そして、最新のものが遺言者の意思が最も反映されるものとして尊重されます。

そのため、複数の遺言書において、抵触する部分があった場合、民法1023条第1項によって、新しい遺言で古い遺言を書き直したということになります。

これは、内容が抵触しないものについては、そのまま古い遺言が有効になります。遺言は、遺言者の意思の表明とされているからです。

また、遺言に記載したからといって、遺言者はこれに拘束されません。なぜなら、遺言者はあくまで自分の財産について、死後の帰属を決めることができる、決めた内容を記しておくのが遺言だからです。

そのため、生前に自分の財産を自由に処分する権利はあり、こうした権利を遺言によって制限されることもありません。
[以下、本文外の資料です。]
## config.mk

```make
export PLATFORM = sky130hd
export DESIGN_NAME = bmc_master
export DESIGN_NICKNAME = d
export VERILOG_FILES = /design/src/bmc_pkg.sv /design/src/bmc_fall_sample.sv /design/src/bmc_master.sv /design/src/bmc_sync.sv
export SDC_FILE = /design/constraint.sdc
export NUM_CORES = 1
export LEC_CHECK = 0
export BUFFER_PORTS_ARGS = -buffer_cell sky130_fd_sc_hd__buf_2
export CORE_ASPECT_RATIO = 1.25
export CORE_MARGIN = 2
export CORE_UTILIZATION = 45
export CTS_CLUSTER_DIAMETER = 120
export DETAILED_ROUTE_END_ITERATION = 8
export PLACE_DENSITY = 0.84
export SYNTH_ARGS = -nofsm -noshare
export SYNTH_HDL_FRONTEND = slang
export SYNTH_HIERARCHICAL = 1
export SYNTH_SLANG_ARGS = --single-unit
```

## constraint.sdc

```tcl
create_clock -name mclk -period 5.1 [get_ports mclk]
set_clock_uncertainty 0.05 [all_clocks]
set_input_delay 1.02 -clock mclk [delete_from_list [all_inputs] [get_ports mclk]]
set_output_delay 1.02 -clock mclk [all_outputs]
set_load 0.02 [all_outputs]
```
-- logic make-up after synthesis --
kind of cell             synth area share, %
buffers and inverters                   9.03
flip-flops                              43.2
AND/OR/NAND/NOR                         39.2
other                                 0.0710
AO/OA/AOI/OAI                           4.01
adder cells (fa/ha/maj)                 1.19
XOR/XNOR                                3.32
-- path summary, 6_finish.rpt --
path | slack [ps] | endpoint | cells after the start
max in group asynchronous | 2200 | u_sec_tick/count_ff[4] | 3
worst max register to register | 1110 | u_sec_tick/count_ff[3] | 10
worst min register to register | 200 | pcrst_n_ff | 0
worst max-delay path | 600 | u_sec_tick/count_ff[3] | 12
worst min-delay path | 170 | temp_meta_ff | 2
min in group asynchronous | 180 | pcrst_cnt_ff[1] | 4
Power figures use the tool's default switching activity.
<file path="config.mk">
export PLATFORM = sky130hd
export DESIGN_NAME = ulsi_line_status_int
export DESIGN_NICKNAME = d
export VERILOG_FILES = /design/src/pkg/ulsi_pkg.sv /design/src/logic/ulsi_sticky_flags.sv /design/src/logic/ulsi_line_status_int.sv
export VERILOG_INCLUDE_DIRS = /design/src /design/src/pkg
export SDC_FILE = /design/constraint.sdc
export NUM_CORES = 1
export LEC_CHECK = 0
export ABC_AREA = 1
export BUFFER_PORTS_ARGS = -buffer_cell sky130_fd_sc_hd__buf_2
export CELL_PAD_IN_SITES_DETAIL_PLACEMENT = 1
export CELL_PAD_IN_SITES_GLOBAL_PLACEMENT = 1
export CORE_MARGIN = 3
export CORE_UTILIZATION = 35
export DETAILED_ROUTE_END_ITERATION = 16
export GPL_ROUTABILITY_DRIVEN = 0
export PLACE_DENSITY = 0.95
export SLEW_MARGIN = 20
export SYNTH_ARGS = -nofsm -noshare
export SYNTH_HDL_FRONTEND = slang
export SYNTH_SLANG_ARGS = --single-unit
export TNS_END_PERCENT = 30
</file>
<file path="constraint.sdc">
create_clock -name core_clk -period 4.1 [get_ports core_clk]
set_clock_uncertainty 0.2 [all_clocks]
set_input_delay 0.41 -clock core_clk [delete_from_list [all_inputs] [get_ports core_clk]]
set_output_delay 0.41 -clock core_clk [all_outputs]
set_load 0.02 [all_outputs]
</file>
こうした生前の処分について、民法1023条第2項は、以前に書いた遺言を取り消したものとみなしています。遺言を書き換えるのではなく、行動によって、実質的に書き換えたとするのです。

回答の解説①.遺言の撤回について

遺言の撤回はどのようにするのでしょうか。

民法1022条によると、従前に作成した遺言にについて、新たに作成した遺言において全部または一部を撤回する旨の記載をすると、従前の全部または一部を撤回したことになります。

公正証書遺言の場合、原本が公証役場に保管していますので、撤回するには、このような新しい遺言において撤回の旨を記載する必要があります。

この新しい遺言は、公正証書遺言だけでなく自筆証書遺言や秘密証書遺言でも可能です。

3つの遺言について形式が異なるだけで、優劣の差はないからです。ただし、自筆証書遺言や秘密証書遺言は、新しい遺言が家庭裁判所の検認によって有効とみなされる必要がありますので、気をつける必要があります。

確実に撤回したいという場合は、公正証書遺言で撤回することをおすすめします。

また、自筆証書遺言の場合は、全部を撤回したいときには従前に作成した遺言書を破棄してしまえば、従前の遺言書は効力を失ってしまうため、そもそも撤回する旨の記載をする必要はありません。

他方、ちょっとした内容の変更がある場合は、直接遺言の文章を変更することができます。誤字脱字なども該当します。

これは、民法968条第2項に定められており、変更したい部分を記載した上で、変更したこと、変更内容を書き、署名押印します。

これは契約書の訂正の方法に似ていますので、イメージしやすいのではないでしょうか。もちろん、変更の形式要件を満たしていないと、変更した内容について無効となってしまいます。

このように撤回などにおいても厳格な形式で行う必要があるのは、変造や偽造を法が防止しているためです。遺言は遺言者の意思が反映されるためのものですから、自由に撤回などを認めていますが、この反面他人による偽造を防ぐ必要があるのです。

また、遺言の効果が発生したあとでも、取り消しがなされることがあります。民法985条第1項により、遺言者が死亡したときに遺言の効果が発生します。しかし、遺言が相続人や受遺者によって詐欺や強迫がなされた結果作成されたものだと判明した場合は、他の相続人は取り消しを主張することができます。

そして、この遺言者に認められた遺言を撤回する権利は放棄することはできません(民法1026条)。

回答の解説② 一部の遺言の撤回は、その他の財産には影響を及ぼさない

遺言の撤回があったからといって、前の遺言がすべて無効になるわけではありません。

民法1023条第1項に「抵触する部分については」と定められているとおり、抵触する部分だけが取り消したとみなされるのです。そのため、抵触しない他の部分についての遺言は有効のままです。前の遺言書がすべて無効になるわけではありませんので、遺言を撤回しようとする場合は注意が必要です。